The Kennedy-Onassis marriage was not a success. He continued to see Maria and, reports Biographer Arianna Stassinopoulos, just before he died in 1975, he hired Roy Conn to start divorce proceedings against Jackie. But the diva's happiness was over. An affair with Tenor Giuseppe di Stefano was doomed; the poor man could not match her memory of Onassis. She declined rapidly after several illnesses, and it was not really surprising when she died in Paris, at 54, living in comfort but alone.

Callas, the artist, is a respected but pale figure in this book. Nor is there convincing evidence to explain the major psychological puzzles of her life: the cruel loathing of her silly mother, her odd artistic decisions. But if Stassinopoulos, 30, is deficient as a biographer, she is a good reporter.

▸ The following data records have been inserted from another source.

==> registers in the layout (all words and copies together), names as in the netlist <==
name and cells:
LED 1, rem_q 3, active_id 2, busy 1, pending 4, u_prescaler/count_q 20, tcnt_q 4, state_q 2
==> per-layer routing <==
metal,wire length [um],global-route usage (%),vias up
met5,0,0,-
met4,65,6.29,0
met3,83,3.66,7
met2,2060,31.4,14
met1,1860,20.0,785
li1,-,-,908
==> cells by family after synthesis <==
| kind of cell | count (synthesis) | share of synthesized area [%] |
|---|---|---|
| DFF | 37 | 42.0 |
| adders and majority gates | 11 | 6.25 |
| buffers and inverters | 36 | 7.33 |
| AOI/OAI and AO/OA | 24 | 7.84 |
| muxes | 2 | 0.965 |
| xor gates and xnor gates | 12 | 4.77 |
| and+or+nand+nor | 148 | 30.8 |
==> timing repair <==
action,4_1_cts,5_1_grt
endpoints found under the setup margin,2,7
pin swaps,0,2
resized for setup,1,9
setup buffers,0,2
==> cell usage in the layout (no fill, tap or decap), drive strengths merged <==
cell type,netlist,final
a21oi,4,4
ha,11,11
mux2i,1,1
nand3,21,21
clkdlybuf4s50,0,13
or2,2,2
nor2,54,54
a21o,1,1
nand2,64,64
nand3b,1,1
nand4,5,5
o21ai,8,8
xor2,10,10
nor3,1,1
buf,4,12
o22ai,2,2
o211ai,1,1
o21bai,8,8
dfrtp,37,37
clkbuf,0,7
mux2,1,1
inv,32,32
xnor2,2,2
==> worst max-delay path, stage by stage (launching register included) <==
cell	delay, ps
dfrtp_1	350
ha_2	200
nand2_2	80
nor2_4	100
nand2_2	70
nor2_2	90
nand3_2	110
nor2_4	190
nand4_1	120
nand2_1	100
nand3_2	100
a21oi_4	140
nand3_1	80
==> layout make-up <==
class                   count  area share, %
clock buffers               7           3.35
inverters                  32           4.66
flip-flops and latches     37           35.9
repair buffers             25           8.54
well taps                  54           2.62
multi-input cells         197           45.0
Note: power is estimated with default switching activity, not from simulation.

The child of a business consultant in Athens, she went to Cambridge University in England. In writing Callas, her great break was the cooperation of the singer's godfather Leonidas Lantzounis. After he read a draft, he gave her the candid, affectionate letters that Callas had written him over many years. They are used as background, but one wishes that the author had quoted more.

Stassinopoulos is also good at interviewing sources and collecting anecdotes. When glaucoma was diagnosed and eyedrops required every two hours, Maria bought a tiny Louis XV timepiece that tinkled an alarm every two hours. Yet she loved nothing better than combing Woolworth's for such "bargains" as a lemon squeezer or potato peeler. A friend remembered a lunch at Claridges during which Maria proudly produced her latest finds. The Callas jealousy was legendary. The sight of her beloved Visconti, who was homosexual, merely talking with Leonard Bernstein sent her into a rage. Yet she did not always take herself seriously. At one of her classes, a student confessed to problems with "three or four notes." Replied the diva: "Likewise."

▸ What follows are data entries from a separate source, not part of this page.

==> src/rtl/m68k_bus_pkg.sv <==
// Shared types and constants for the 68000-to-word-memory bus bridge.
package m68k_bus_pkg;

    typedef enum logic [2:0] {
        ST_IDLE,
        ST_ACCESS,
        ST_WAIT_ACK,
        ST_DTACK,
        ST_DECERR,
        ST_BERR
    } bridge_state_t;

    localparam logic [1:0]  DS_IDLE          = 2'b11;
    localparam logic [15:0] OPEN_BUS_DATA    = 16'hFFFF;
    localparam int          MEM_WORDS_DEFAULT = 8192;

endpackage

==> src/rtl/m68k_sync.sv <==
// Flip-flop synchroniser for an active-low asynchronous CPU strobe; resets to the inactive level.
module m68k_sync #(
    parameter int SYNC_STAGES = 2
) (
    input  logic clk,
    input  logic reset,
    input  logic d,
    output logic q
);

    logic [SYNC_STAGES-1:0] chain_q;

    always_ff @(posedge clk or posedge reset) begin
        if (reset) begin
            chain_q <= '1;
        end else begin
            chain_q <= {chain_q[SYNC_STAGES-2:0], d};
        end
    end

    assign q = chain_q[SYNC_STAGES-1];

endmodule

==> src/rtl/m68k_bus_bridge.sv <==
// 68000 asynchronous bus to single-cycle synchronous word-memory bridge.
// Optional bus-error timeout enabled by defining BUS_TIMEOUT_EN.
//
// state    | meaning
// IDLE     | waiting for AS and a data strobe, re-armed once both DS seen high
// ACCESS   | one-cycle memory strobe
// WAIT_ACK | strobes idle, waiting for the memory ack, read data captured
// DTACK    | DTACK low until AS (or both DS) released
// DECERR   | address outside the decoded memory
// BERR     | bus error held until AS released (BUS_TIMEOUT_EN only)
module m68k_bus_bridge
    import m68k_bus_pkg::*;
#(
    parameter int MEM_WORDS      = MEM_WORDS_DEFAULT,
    parameter int SYNC_STAGES    = 2,
    parameter int TIMEOUT_CYCLES = 64
) (
    input  logic        clk,
    input  logic        reset,
    input  logic        cpu_as_n,
    input  logic        cpu_uds_n,
    input  logic        cpu_lds_n,
    input  logic        cpu_rw,
    input  logic [22:0] cpu_addr,
    input  logic [15:0] cpu_data_out,
    output logic [15:0] cpu_data_in,
    output logic        cpu_dtack_n,
    output logic        cpu_berr_n,
    output logic [23:0] mem_addr,
    output logic [1:0]  mem_ds,
    output logic        mem_rw,
    output logic [15:0] mem_data_write,
    input  logic [15:0] mem_data_read,
    input  logic        mem_ack
);

    if (SYNC_STAGES < 2) begin : g_bad_sync
        $error("m68k_bus_bridge: SYNC_STAGES must be at least 2");
    end
    if (TIMEOUT_CYCLES < 2) begin : g_bad_timeout
        $error("m68k_bus_bridge: TIMEOUT_CYCLES must be at least 2");
    end

    logic as_s, uds_s, lds_s;

    m68k_sync #(.SYNC_STAGES(SYNC_STAGES)) u_sync_as  (.clk(clk), .reset(reset), .d(cpu_as_n),  .q(as_s));
    m68k_sync #(.SYNC_STAGES(SYNC_STAGES)) u_sync_uds (.clk(clk), .reset(reset), .d(cpu_uds_n), .q(uds_s));
    m68k_sync #(.SYNC_STAGES(SYNC_STAGES)) u_sync_lds (.clk(clk), .reset(reset), .d(cpu_lds_n), .q(lds_s));

    bridge_state_t state_q, state_d;
    logic [23:0] addr_q;
    logic [15:0] wdata_q, rdata_q;
    logic [1:0]  ds_q;
    logic        rw_q;
    logic        armed_q;
    logic        start;
    logic        in_range;

    // A new access needs both data strobes seen high since the previous one (TAS keeps AS low).
    assign start    = (state_q == ST_IDLE) && !as_s && (!uds_s || !lds_s) && armed_q;
    assign in_range = {1'b0, cpu_addr} < 24'(MEM_WORDS);

`ifdef BUS_TIMEOUT_EN
    localparam int TW = $clog2(TIMEOUT_CYCLES + 1);
    logic [TW-1:0] tmo_q;

    always_ff @(posedge clk or posedge reset) begin
        if (reset) begin
            tmo_q <= '0;
        end else if (start) begin
            tmo_q <= TW'(TIMEOUT_CYCLES - 1);
        end else if (tmo_q != '0 && (state_q == ST_ACCESS || state_q == ST_WAIT_ACK)) begin
            tmo_q <= tmo_q - 1'b1;
        end
    end
`endif

    always_ff @(posedge clk or posedge reset) begin
        if (reset) begin
            state_q <= ST_IDLE;
        end else begin
            state_q <= state_d;
        end
    end

    always_comb begin
        state_d = state_q;
        unique case (state_q)
            ST_IDLE:     if (start) state_d = in_range ? ST_ACCESS : ST_DECERR;
            ST_ACCESS:   state_d = ST_WAIT_ACK;
            ST_WAIT_ACK: begin
                if (mem_ack) begin
                    state_d = as_s ? ST_IDLE : ST_DTACK;
                end
`ifdef BUS_TIMEOUT_EN
                else if (tmo_q == '0) begin
                    state_d = ST_BERR;
                end
`endif
            end
            ST_DTACK:    if (as_s || (uds_s && lds_s)) state_d = ST_IDLE;
`ifdef BUS_TIMEOUT_EN
            ST_DECERR:   state_d = ST_BERR;
`else
            ST_DECERR:   state_d = ST_DTACK;
`endif
            ST_BERR:     if (as_s) state_d = ST_IDLE;
            default:     state_d = ST_IDLE;
        endcase
    end

    always_ff @(posedge clk or posedge reset) begin
        if (reset) begin
            addr_q  <= '0;
            wdata_q <= '0;
            rdata_q <= '0;
            ds_q    <= DS_IDLE;
            rw_q    <= 1'b1;
            armed_q <= 1'b1;
        end else begin
            if (start) begin
                addr_q  <= {1'b0, cpu_addr};
                wdata_q <= cpu_data_out;
                ds_q    <= {uds_s, lds_s};
                rw_q    <= cpu_rw;
                armed_q <= 1'b0;
            end else if (uds_s && lds_s) begin
                armed_q <= 1'b1;
            end
            if (state_q == ST_WAIT_ACK && mem_ack && rw_q) begin
                rdata_q <= mem_data_read;
            end else if (state_q == ST_DECERR && rw_q) begin
                rdata_q <= OPEN_BUS_DATA;
            end
        end
    end

    always_comb begin
        mem_ds      = DS_IDLE;
        mem_rw      = 1'b1;
        cpu_dtack_n = 1'b1;
        if (state_q == ST_ACCESS) begin
            mem_ds = ds_q;
            mem_rw = rw_q;
        end
        if (state_q == ST_DTACK) begin
            cpu_dtack_n = 1'b0;
        end
    end

`ifdef BUS_TIMEOUT_EN
    assign cpu_berr_n = (state_q != ST_BERR);
`else
    assign cpu_berr_n = 1'b1;
`endif

    assign mem_addr       = addr_q;
    assign mem_data_write = wdata_q;
    assign cpu_data_in    = rdata_q;

endmodule

==> config.mk <==
export PLATFORM = sky130hd
export DESIGN_NAME = m68k_bus_bridge
export DESIGN_NICKNAME = d
export VERILOG_FILES = /design/src/rtl/m68k_bus_pkg.sv /design/src/rtl/m68k_sync.sv /design/src/rtl/m68k_bus_bridge.sv
export SDC_FILE = /design/constraint.sdc
export NUM_CORES = 1
export LEC_CHECK = 0
export ABC_AREA = 1
export CAP_MARGIN = 20
export CORE_MARGIN = 2
export CORE_UTILIZATION = 60
export DETAILED_ROUTE_END_ITERATION = 12
export DONT_BUFFER_PORTS = 1
export MAX_ROUTING_LAYER = met4
export PLACE_DENSITY_LB_ADDON = 0.05
export SYNTH_ARGS = -nofsm -noshare
export SYNTH_HDL_FRONTEND = slang
export SYNTH_SLANG_ARGS = --single-unit
==> constraint.sdc <==
create_clock -name clk -period 6.72 [get_ports clk]
set_clock_uncertainty 0.05 [all_clocks]
set_input_delay 1.344 -clock clk [delete_from_list [all_inputs] [get_ports clk]]
set_output_delay 1.344 -clock clk [all_outputs]
set_load 0.01 [all_outputs]
Word-level counts from Yosys, hierarchy flattened
Cells that the tools add are included.
- latch bits: 0
- bits in read-only memories: 0
- bits in writable memories: 0
- output and inout bits: 61
- input bits: 62
- memories: 0
- flip-flop bits (word level): 68
- magnitude comparators: 1
- equality and inequality tests: 9
- multiply operators: 0
- add/subtract/negate cells: 0
- bitwise logic cells: 0
- reductions and logical operators: 16
- multiplexer cells: 14
- shift operators: 0
- divide/modulo/power cells: 0
- operators by type and width (kind ; count):
    two-way mux 16 bit ; 2
    less-than comparator 23 x 14 -> 1 bit (second input constant) ; 1
    one-hot mux 3 bit (6 select lines) ; 1
    two-way mux 3 bit ; 5
    logical AND 1 bit ; 7
    equality test 3 x 2 -> 1 bit (second input constant) ; 2
    equality test 3 bit (second input constant) ; 2
    inequality test 2 bit (second input constant) ; 3
    two-way mux 1 bit ; 4
    two-way mux 2 bit ; 2
    AND reduction 4 bit ; 1
    nonzero test 2 bit ; 2
    equality test 3 x 1 -> 1 bit (second input constant) ; 1
    zero test 1 bit ; 3
    zero test 3 bit ; 1
    logical OR 1 bit ; 2
    inequality test 2 x 1 -> 1 bit (second input constant) ; 1

Longest topological paths before layout
- depth in word-level cells: 6
- depth in mapped cells: 8

Cells and area by module
A second synthesis with hierarchy kept.
- cells, all modules: 322
- area total of the unflattened synthesis: 2827.7 µm²
- modules (own cells, without submodules) (module ; area an instance (µm²) ; cells an instance ; times used):
    m68k_bus_bridge ; 2658.8 ; 313 ; 1
    m68k_sync ; 56.3 ; 3 ; 3

Least setup slack after synthesis
Ideal clock, no wire load.
- kind: register to output
- from: register state_q[0]
- to: output mem_ds[0]
- slack: 4334 ps
- data required time: 5326 ps
- data arrival time: 992 ps
- stages on the path, launching flop included: 5
- path through: dfrtp_1 inv_1 nor2_1 nand2_1 or2_2
- cells in the longest elaborated chain, start to end: 2
- ends and longest elaborated chain (item ; line ; text):
    from (decl) ; m68k_bus_bridge.sv:50 ; bridge_state_t state_q, state_d;
    from (signal assigned) ; m68k_bus_bridge.sv:82 ; state_q <= state_d;
    equality test 3 x 1 -> 1 bit ; m68k_bus_bridge.sv:142 ; if (state_q == ST_ACCESS) begin
    two-way mux 2 bit ; m68k_bus_bridge.sv:142 ;
    to (decl) ; m68k_bus_bridge.sv:30 ; output logic [1:0] mem_ds,
Every way passes these cells.

Worst setup path in the final report
Same ends and word-level chain as after synthesis.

The foibles are fun; the gossip, especially about international high life, is en tertaining—and doubtless one reason why the book topped the British bestseller lists.

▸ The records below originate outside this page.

`src/rtl/rr_demux_sched.sv`:
```
// Round-robin scheduler for a 1-to-4 demux: sends BURST words per enabled channel,
// with one guard cycle on each switch and a single registered output word.
module rr_demux_sched #(
  parameter int DW    = 8,
  parameter int BURST = 4
) (
  input  logic          clk,
  input  logic          rst_n,
  input  logic [3:0]    ch_en,
  input  logic          in_valid,
  output logic          in_ready,
  input  logic [DW-1:0] in_data,
  output logic [3:0]    out_valid,
  input  logic [3:0]    out_ready,
  output logic [DW-1:0] out_data,
  output logic [1:0]    sel,
  output logic          busy
);

  typedef enum logic [1:0] {IDLE, SEND, SWITCH} state_t;

  localparam logic [7:0] BURST_L = 8'(BURST);

  state_t        state_reg;
  logic [1:0]    sel_reg;
  logic [1:0]    bsel_reg;
  logic [7:0]    cnt_reg;
  logic          incl_reg;
  logic          buf_valid_reg;
  logic [DW-1:0] data_reg;
  logic          in_xfer;
  logic          out_xfer;

  // First enabled channel after base (incl=0) or at/after base (incl=1).
  // Scanning from the farthest offset down lets the nearest hit win.
  function automatic logic [1:0] pick(input logic [3:0] en, input logic [1:0] base,
                                      input logic incl);
    logic [1:0] res;
    logic [2:0] off;
    logic [1:0] idx;
    res = base;
    for (int k = 3; k >= 0; k--) begin
      off = incl ? 3'(k) : 3'(k + 1);
      idx = base + off[1:0];
      if (en[idx]) res = idx;
    end
    return res;
  endfunction

  assign in_ready = (state_reg == SEND) && ch_en[sel_reg] &&
                    (!buf_valid_reg || out_ready[bsel_reg]);
  assign in_xfer  = in_valid && in_ready;
  assign out_xfer = buf_valid_reg && out_ready[bsel_reg];
  assign out_data = data_reg;
  assign sel      = sel_reg;
  assign busy     = (state_reg != IDLE);

  generate
    for (genvar gi = 0; gi < 4; gi++) begin : g_out_valid
      assign out_valid[gi] = buf_valid_reg && (bsel_reg == 2'(gi));
    end
  endgenerate

  always_ff @(posedge clk or negedge rst_n) begin
    if (!rst_n) begin
      state_reg <= IDLE;
      sel_reg   <= 2'd0;
      cnt_reg   <= 8'd0;
      incl_reg  <= 1'b0;
    end else begin
      case (state_reg)
        IDLE: begin
          cnt_reg <= 8'd0;
          if (ch_en != 4'b0000) begin
            state_reg <= SWITCH;
            incl_reg  <= 1'b1;
          end
        end
        SEND: begin
          if (ch_en == 4'b0000) begin
            state_reg <= IDLE;
            cnt_reg   <= 8'd0;
          end else if (!ch_en[sel_reg]) begin
            state_reg <= SWITCH;
            incl_reg  <= 1'b0;
            cnt_reg   <= 8'd0;
          end else if (in_xfer) begin
            if (cnt_reg + 8'd1 == BURST_L) begin
              state_reg <= SWITCH;
              incl_reg  <= 1'b0;
              cnt_reg   <= 8'd0;
            end else begin
              cnt_reg <= cnt_reg + 8'd1;
            end
          end
        end
        SWITCH: begin
          sel_reg   <= pick(ch_en, sel_reg, incl_reg);
          incl_reg  <= 1'b0;
          state_reg <= (ch_en == 4'b0000) ? IDLE : SEND;
        end
        default: state_reg <= IDLE;
      endcase
    end
  end

  // A new word wins over a simultaneous drain; the word keeps its own channel.
  always_ff @(posedge clk or negedge rst_n) begin
    if (!rst_n) begin
      buf_valid_reg <= 1'b0;
      bsel_reg      <= 2'd0;
      data_reg      <= '0;
    end else if (in_xfer) begin
      buf_valid_reg <= 1'b1;
      bsel_reg      <= sel_reg;
      data_reg      <= in_data;
    end else if (out_xfer) begin
      buf_valid_reg <= 1'b0;
    end
  end

endmodule
```
`config.mk`:
```
export PLATFORM = sky130hd
export DESIGN_NAME = rr_demux_sched
export DESIGN_NICKNAME = d
export VERILOG_FILES = /design/src/rtl/rr_demux_sched.sv
export SDC_FILE = /design/constraint.sdc
export NUM_CORES = 1
export LEC_CHECK = 0
export ABC_AREA = 1
export CAP_MARGIN = 20
export CORE_UTILIZATION = 54
export DETAILED_ROUTE_END_ITERATION = 10
export GPL_TIMING_DRIVEN = 0
export PLACE_DENSITY = 0.82
export RECOVER_POWER = 100
export SYNTH_ARGS = -nofsm -noshare
export SYNTH_HDL_FRONTEND = slang
export SYNTH_SLANG_ARGS = --single-unit
```
`constraint.sdc`:
```
create_clock -name clk -period 3.3 [get_ports clk]
set_input_delay 0.99 -clock clk [delete_from_list [all_inputs] [get_ports clk]]
set_output_delay 0.99 -clock clk [all_outputs]
set_load 0.03 [all_outputs]
```
==> flow_metrics.tcl <==
set metrics [dict create \
    postRouteAntennaNets 0 \
    cts_max_path_buffers 2 \
    drive_gt1_share_pct 7.87 \
    hold_viol 0 \
    viasPerCell 5.09 \
    clock_latency_ps 320 \
    grt_max_degree 25 \
    r2r_start "incl_reg" \
    synthFlopType "dfrtp_1" \
    htree_num_levels 1 \
    r2r_setup_slack_ps 1420 \
    gp_congestion 0.827 \
    cap_violations 0 \
    cts_buffers 3 \
    holdWs_ps 485 \
    violations "DRC" \
    dpl_cell_area_mm2 0.00198 \
    setup_viol 0 \
    crit_start "ch_en[2]" \
    grt_overflow_total 0 \
    fp.dieArea_mm2 0.00321 \
    cellPowerDensity_mw_per_mm2 845 \
    grt_pass1_vias 1408 \
    worst_slack_ps 76.8 \
    final_util_pct 73.0 \
    syn_area_per_cell_um2 7.05 \
    fin_skew_ps 13.4 \
    fp.dieH_um 56.7 \
    yosysTopAreaCell "dfrtp_1" \
    leakage_nw 1.09 \
    ys_types 28 \
    num-fill-cells 231 \
    drt-pass1-iter-count 7 \
    nets 295 \
    root_buffer "clkbuf_4" \
    die_width_um 56.7 \
    clock_sinks 24 \
    finalInstanceArea_mm2 0.00205 \
    endpoint_kind "output port" \
    synth_fa_ha_area_share_pct 6.20 \
    coreArea_mm2 0.00281 \
    ir_drop_mv 0.626 \
    yosysSeqAreaShare_pct 37.2 \
    synth_top_family_by_area "simple AND/OR/NAND/NOR gates" \
    async_flop_share_pct 100 \
    muxShareOfSynthArea_pct 0 \
    reg2reg_depth 11 \
    critPathMaxStageDelay_ps 440 \
    min_period_ps 3220 \
    drc 13 \
    slew_viol_final 0 \
    grt_usage_pct 23.7 \
    synth_area_leaders "dfrtp_1 (37%), nand2_1 (20%), nand3_1 (9.0%)" \
    fp-row-count 19 \
    status "finished, violations left" \
    port_buffers 33 \
    hold_class "flip-flop to flip-flop" \
    yosysTopAreaCellShare_pct 37.2 \
    required_ps 2310 \
    grt_setup_unrepaired "false" \
    power.internal_mw 0.893 \
    setup.worst_path.start_class "input port" \
    synth_common_cells "nand2_1 (85), nand3_1 (29), inv_1 (25)" \
    synth_most_common_cell "nand2_1" \
    crit_chain "clkdlybuf4s50_1 -> nand2_1 -> nand3_2 -> nand3_4 -> clkinv_4 -> and2_4 -> buf_8 -> buf_6" \
    cp_slowest_cell "clkdlybuf4s50_1" \
    cp_max_fo 10 \
    syn-num-nets 256 \
    netSwitchingPower_mw 0.837 \
    grt_pass1_wl_um 6050 \
    syn_inst 229 \
    rr_endpoint "sel[0]" \
    fmax_mhz 310 \
    post-route-period-util_pct 97.7 \
    drt_wl_total_um 3430 \
    tightest_slew_ps 1060 \
    dp_slack_ps -544 \
    cts_hold_buf 0 \
    ys_ff_latch 24 \
    synthSimpleGateAreaFrac_pct 40.2 \
    initial_core_util_pct 57.5 \
    crit_end "in_ready" \
    synth_edf_count 0 \
    comb_power_share_pct 59.5 \
    synth_compound_area_share_pct 5.27 \
    clk_pin_slew_ps 140 \
    synth_area_mm2 0.00161 \
    crit_type "input port to output port" \
    swShare_pct 48.4 \
    tritoncts "built" \
    pwr-share-clk_pct 12.3 \
    antenna_found_initial 0 \
    boundaryPins 35 \
    diodes 0 \
    finalPower_mw 1.73 \
    p_seq_share_pct 28.2 \
    dp_hpwl_um 2520 \
    cp.arrival_ps 2230 \
    initialDrtViolationCount 84 \
    area_growth_syn_to_layout_pct 26.9 \
    post_drt_wl_per_cell_um 11.5 \
    synth_xor_area_share_pct 1.09 \
    relSlewSlack_pct 29.6 \
    vias 1518 \
    yosysWarnings 0 \
]
cells by family (layout without fill, tap and decap cells):
group,count (synthesis),count (layout)
AOI/OAI and AO/OA,15,15
DFF,24,24
xor gates and xnor gates,2,2
and+or+nand+nor,147,147
buffers and inverters,33,71
adders and majority gates,8,8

One longs, though, to hear more of Callas speaking on her art, for she said a great deal, especially in the 1971-72 master classes at Juilliard. Perhaps the cliché is correct: art is inscrutable. That may be the wisdom in a musing early in her career by Italian Conductor Nicola Rescigno: "It is a deep mystery why a girl born into a musically unsophisticated family, and raised in an atmosphere devoid of operatic tradition, should have been blessed with the ability to sing the perfect recitative."